News
Updated Feb 24, 2009

Log in →

Salon not so tanfastic for teenager

A health and safety investigation has been launched after a 14-year old girl suffered burns over 70% of her body using an unstaffed tanning salon. Kirtsy McRae was put on a hospital drip after spending £4 for 19 minutes on a coin-operated sunbed this month. However, James Hadley, who owns Lextan, the salon in question, said he was operating within the law.

The girl, who was on half-term, originally put £1 into a sunbed at Lextan, but felt she was not tanned enough, so paid another £3 for a further 15 minutes. No-one was at the salon to prevent her from using the beds or stop her from using the booth for as long as she did. She left the salon in pain and was later taken to hospital where doctors told her she had suffered first degree burns, the lowest level of skin burn. She was put on a drip and given oxygen while doctors rehydrated her and administered painkillers.

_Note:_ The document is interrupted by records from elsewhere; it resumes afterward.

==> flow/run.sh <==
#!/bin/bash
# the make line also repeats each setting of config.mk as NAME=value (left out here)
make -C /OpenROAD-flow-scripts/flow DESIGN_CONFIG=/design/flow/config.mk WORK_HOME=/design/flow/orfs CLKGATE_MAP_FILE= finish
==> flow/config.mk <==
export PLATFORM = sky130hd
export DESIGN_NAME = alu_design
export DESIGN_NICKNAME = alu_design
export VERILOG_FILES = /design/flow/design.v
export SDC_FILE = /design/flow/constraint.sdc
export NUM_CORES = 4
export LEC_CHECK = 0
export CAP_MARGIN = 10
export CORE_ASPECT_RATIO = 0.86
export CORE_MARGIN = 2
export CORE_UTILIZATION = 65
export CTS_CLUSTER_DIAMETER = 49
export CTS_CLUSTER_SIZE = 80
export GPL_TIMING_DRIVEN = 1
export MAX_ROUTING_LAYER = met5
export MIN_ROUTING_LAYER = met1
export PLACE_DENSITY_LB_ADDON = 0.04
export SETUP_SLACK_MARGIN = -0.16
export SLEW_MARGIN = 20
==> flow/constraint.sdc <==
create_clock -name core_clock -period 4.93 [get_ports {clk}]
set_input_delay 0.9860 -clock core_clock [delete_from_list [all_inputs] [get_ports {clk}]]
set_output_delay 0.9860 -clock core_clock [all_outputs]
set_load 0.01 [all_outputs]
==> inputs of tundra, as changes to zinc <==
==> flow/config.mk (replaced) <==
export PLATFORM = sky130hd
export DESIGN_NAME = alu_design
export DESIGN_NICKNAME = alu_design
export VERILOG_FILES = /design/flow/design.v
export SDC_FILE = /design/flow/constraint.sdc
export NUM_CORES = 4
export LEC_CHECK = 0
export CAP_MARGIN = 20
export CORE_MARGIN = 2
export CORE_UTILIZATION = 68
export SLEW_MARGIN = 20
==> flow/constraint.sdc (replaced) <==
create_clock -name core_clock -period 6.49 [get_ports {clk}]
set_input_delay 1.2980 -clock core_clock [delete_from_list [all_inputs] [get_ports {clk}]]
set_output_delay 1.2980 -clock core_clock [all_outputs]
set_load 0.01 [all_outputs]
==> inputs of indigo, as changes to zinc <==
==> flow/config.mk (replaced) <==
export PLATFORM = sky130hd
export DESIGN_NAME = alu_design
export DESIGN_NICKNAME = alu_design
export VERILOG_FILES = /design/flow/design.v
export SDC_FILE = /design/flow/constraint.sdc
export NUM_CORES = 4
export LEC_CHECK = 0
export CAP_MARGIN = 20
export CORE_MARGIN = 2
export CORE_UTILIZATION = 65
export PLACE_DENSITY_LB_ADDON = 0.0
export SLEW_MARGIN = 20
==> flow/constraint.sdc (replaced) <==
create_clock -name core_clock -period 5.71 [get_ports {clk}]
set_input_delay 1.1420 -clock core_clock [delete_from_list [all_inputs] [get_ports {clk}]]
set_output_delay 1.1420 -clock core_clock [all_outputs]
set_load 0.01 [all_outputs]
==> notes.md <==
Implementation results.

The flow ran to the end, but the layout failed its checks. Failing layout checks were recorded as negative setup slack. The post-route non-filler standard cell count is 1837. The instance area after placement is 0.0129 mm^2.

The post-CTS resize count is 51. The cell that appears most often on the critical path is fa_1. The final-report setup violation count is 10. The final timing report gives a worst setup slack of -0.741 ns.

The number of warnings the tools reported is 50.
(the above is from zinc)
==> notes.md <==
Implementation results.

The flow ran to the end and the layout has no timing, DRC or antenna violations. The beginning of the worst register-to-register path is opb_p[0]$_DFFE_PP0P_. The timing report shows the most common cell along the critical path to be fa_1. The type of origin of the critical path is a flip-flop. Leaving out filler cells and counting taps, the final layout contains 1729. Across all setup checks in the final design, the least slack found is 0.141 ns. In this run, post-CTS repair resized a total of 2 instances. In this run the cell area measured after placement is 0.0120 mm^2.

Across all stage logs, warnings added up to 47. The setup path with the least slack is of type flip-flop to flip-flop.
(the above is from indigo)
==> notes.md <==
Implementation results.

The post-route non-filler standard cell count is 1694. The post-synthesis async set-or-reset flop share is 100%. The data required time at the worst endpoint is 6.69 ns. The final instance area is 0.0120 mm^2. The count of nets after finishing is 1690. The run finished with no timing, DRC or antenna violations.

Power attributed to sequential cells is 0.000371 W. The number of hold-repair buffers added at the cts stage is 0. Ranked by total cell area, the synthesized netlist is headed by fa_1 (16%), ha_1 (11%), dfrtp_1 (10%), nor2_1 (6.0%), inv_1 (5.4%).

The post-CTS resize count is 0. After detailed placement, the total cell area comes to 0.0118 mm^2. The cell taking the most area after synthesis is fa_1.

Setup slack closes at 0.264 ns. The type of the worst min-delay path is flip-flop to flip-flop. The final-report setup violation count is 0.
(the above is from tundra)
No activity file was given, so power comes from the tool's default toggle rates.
==> 10-09: inputs <==
// mem_ram
module mem_ram (input clk, wren, 
                input [3:0] d11,input [3:0] d12,input [3:0] d13,input [3:0] d14,input [3:0] d15,input [3:0] d16,input [3:0] d17,input [3:0]d18,
					 input [3:0] d21,input [3:0] d22,input [3:0] d23,input [3:0] d24,input [3:0] d25,input [3:0] d26,input [3:0] d27,input [3:0]d28,
					 input [3:0] d31,input [3:0] d32,input [3:0] d33,input [3:0] d34,input [3:0] d35,input [3:0] d36,input [3:0] d37,input [3:0]d38,
					 input [3:0] d41,input [3:0] d42,input [3:0] d43,input [3:0] d44,input [3:0] d45,input [3:0] d46,input [3:0] d47,input [3:0]d48,
					 input [3:0] r1,input [3:0] r2,
					 input [3:0] r3,input [3:0] r4,
					 output [11:0] w_sum11,
					 output [11:0] w_sum12,
					 output [11:0] w_sum13,
					 output [11:0] w_sum14,
					 output [11:0] w_sum15,
					 output [11:0] w_sum16,
					 output [11:0] w_sum17,
					 output [11:0] w_sum18
					 );
clock: 6.66 ns
lec_check: 0
abc_area: 1
cap_margin: 20
core_margin: 10
core_utilization: 40
cts_cluster_diameter: 51
gpl_routability_driven: 0
hold_slack_margin: 0.26
min_routing_layer: met1
place_density: 0.74
slew_margin: 20
tns_end_percent: 85
run.sh (not shown) runs the stock make flow with config.mk's settings and CLKGATE_MAP_FILE=.
==> 06-18 (differences from 10-09) <==
==> flow/config.mk (replaced) <==
export PLATFORM = sky130hd
export DESIGN_NAME = mem_ram
export DESIGN_NICKNAME = mem_ram
export VERILOG_FILES = /design/flow/design.v
export SDC_FILE = /design/flow/constraint.sdc
export NUM_CORES = 4
export LEC_CHECK = 0
export CAP_MARGIN = 20
export CORE_MARGIN = 2
export CORE_UTILIZATION = 70
export CTS_CLUSTER_SIZE = 36
export HOLD_SLACK_MARGIN = 0.3
export SLEW_MARGIN = 30
==> flow/constraint.sdc (replaced) <==
create_clock -name core_clock -period 6.89 [get_ports {clk}]
set_input_delay 1.3780 -clock core_clock [delete_from_list [all_inputs] [get_ports {clk}]]
set_output_delay 1.3780 -clock core_clock [all_outputs]
set_load 0.01 [all_outputs]
==> 01-12 (differences from 10-09) <==
==> flow/config.mk (replaced) <==
export PLATFORM = sky130hd
export DESIGN_NAME = mem_ram
export DESIGN_NICKNAME = mem_ram
export VERILOG_FILES = /design/flow/design.v
export SDC_FILE = /design/flow/constraint.sdc
export NUM_CORES = 4
export LEC_CHECK = 0
export ABC_AREA = 1
export CAP_MARGIN = 20
export CORE_MARGIN = 2
export CORE_UTILIZATION = 57
export CTS_CLUSTER_SIZE = 75
export PLACE_DENSITY_LB_ADDON = 0.12
export SLEW_MARGIN = 20
==> flow/constraint.sdc (replaced) <==
create_clock -name core_clock -period 5.35 [get_ports {clk}]
set_input_delay 1.0700 -clock core_clock [delete_from_list [all_inputs] [get_ports {clk}]]
set_output_delay 1.0700 -clock core_clock [all_outputs]
set_load 0.01 [all_outputs]
==> 11-03 (differences from 10-09) <==
==> flow/config.mk (replaced) <==
export PLATFORM = sky130hd
export DESIGN_NAME = mem_ram
export DESIGN_NICKNAME = mem_ram
export VERILOG_FILES = /design/flow/design.v
export SDC_FILE = /design/flow/constraint.sdc
export NUM_CORES = 4
export LEC_CHECK = 0
export CAP_MARGIN = 20
export CORE_ASPECT_RATIO = 1.94
export CORE_MARGIN = 2
export CORE_UTILIZATION = 40
export CTS_CLUSTER_DIAMETER = 329
export CTS_CLUSTER_SIZE = 44
export SLEW_MARGIN = 35
==> flow/constraint.sdc (replaced) <==
create_clock -name core_clock -period 10.0 [get_ports {clk}]
set_input_delay 2.0000 -clock core_clock [delete_from_list [all_inputs] [get_ports {clk}]]
set_output_delay 2.0000 -clock core_clock [all_outputs]
set_load 0.01 [all_outputs]
==> impl_metrics.yaml <==
# flow metrics
run_status:
  outcome: "complete, no violations"
die:
  chipHeight_um: 329.5
  taps: 726
timing:
  hold_violations: 0
place:
  post_dp_cell_area_um2: 25120
cells_and_area:
  comb_cells: 1422
setup_path:
  cp.arrival_ns: 7.58
the above is filed under 11-03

Back home in Barry, Wales, the teenager took full responsibility for the fact that she should not have been in the salon because she was under 16, but argued that there should be more controls on who is using the salons. The girls mother, a health and safety officer, said she was able to identify the symptoms that her daughter was displaying and to recognise that she was suffering from superficial burns, heat stroke and going into shock. "Had I not had that knowledge I would have been absolutely terrified to see what she was going through."

The Health and Safety Executive advise under-16s not to use cosmetic tanning equipment and said further guidance would be published in March in response to public concerns about safety at tanning salons, especially those which are unstaffed.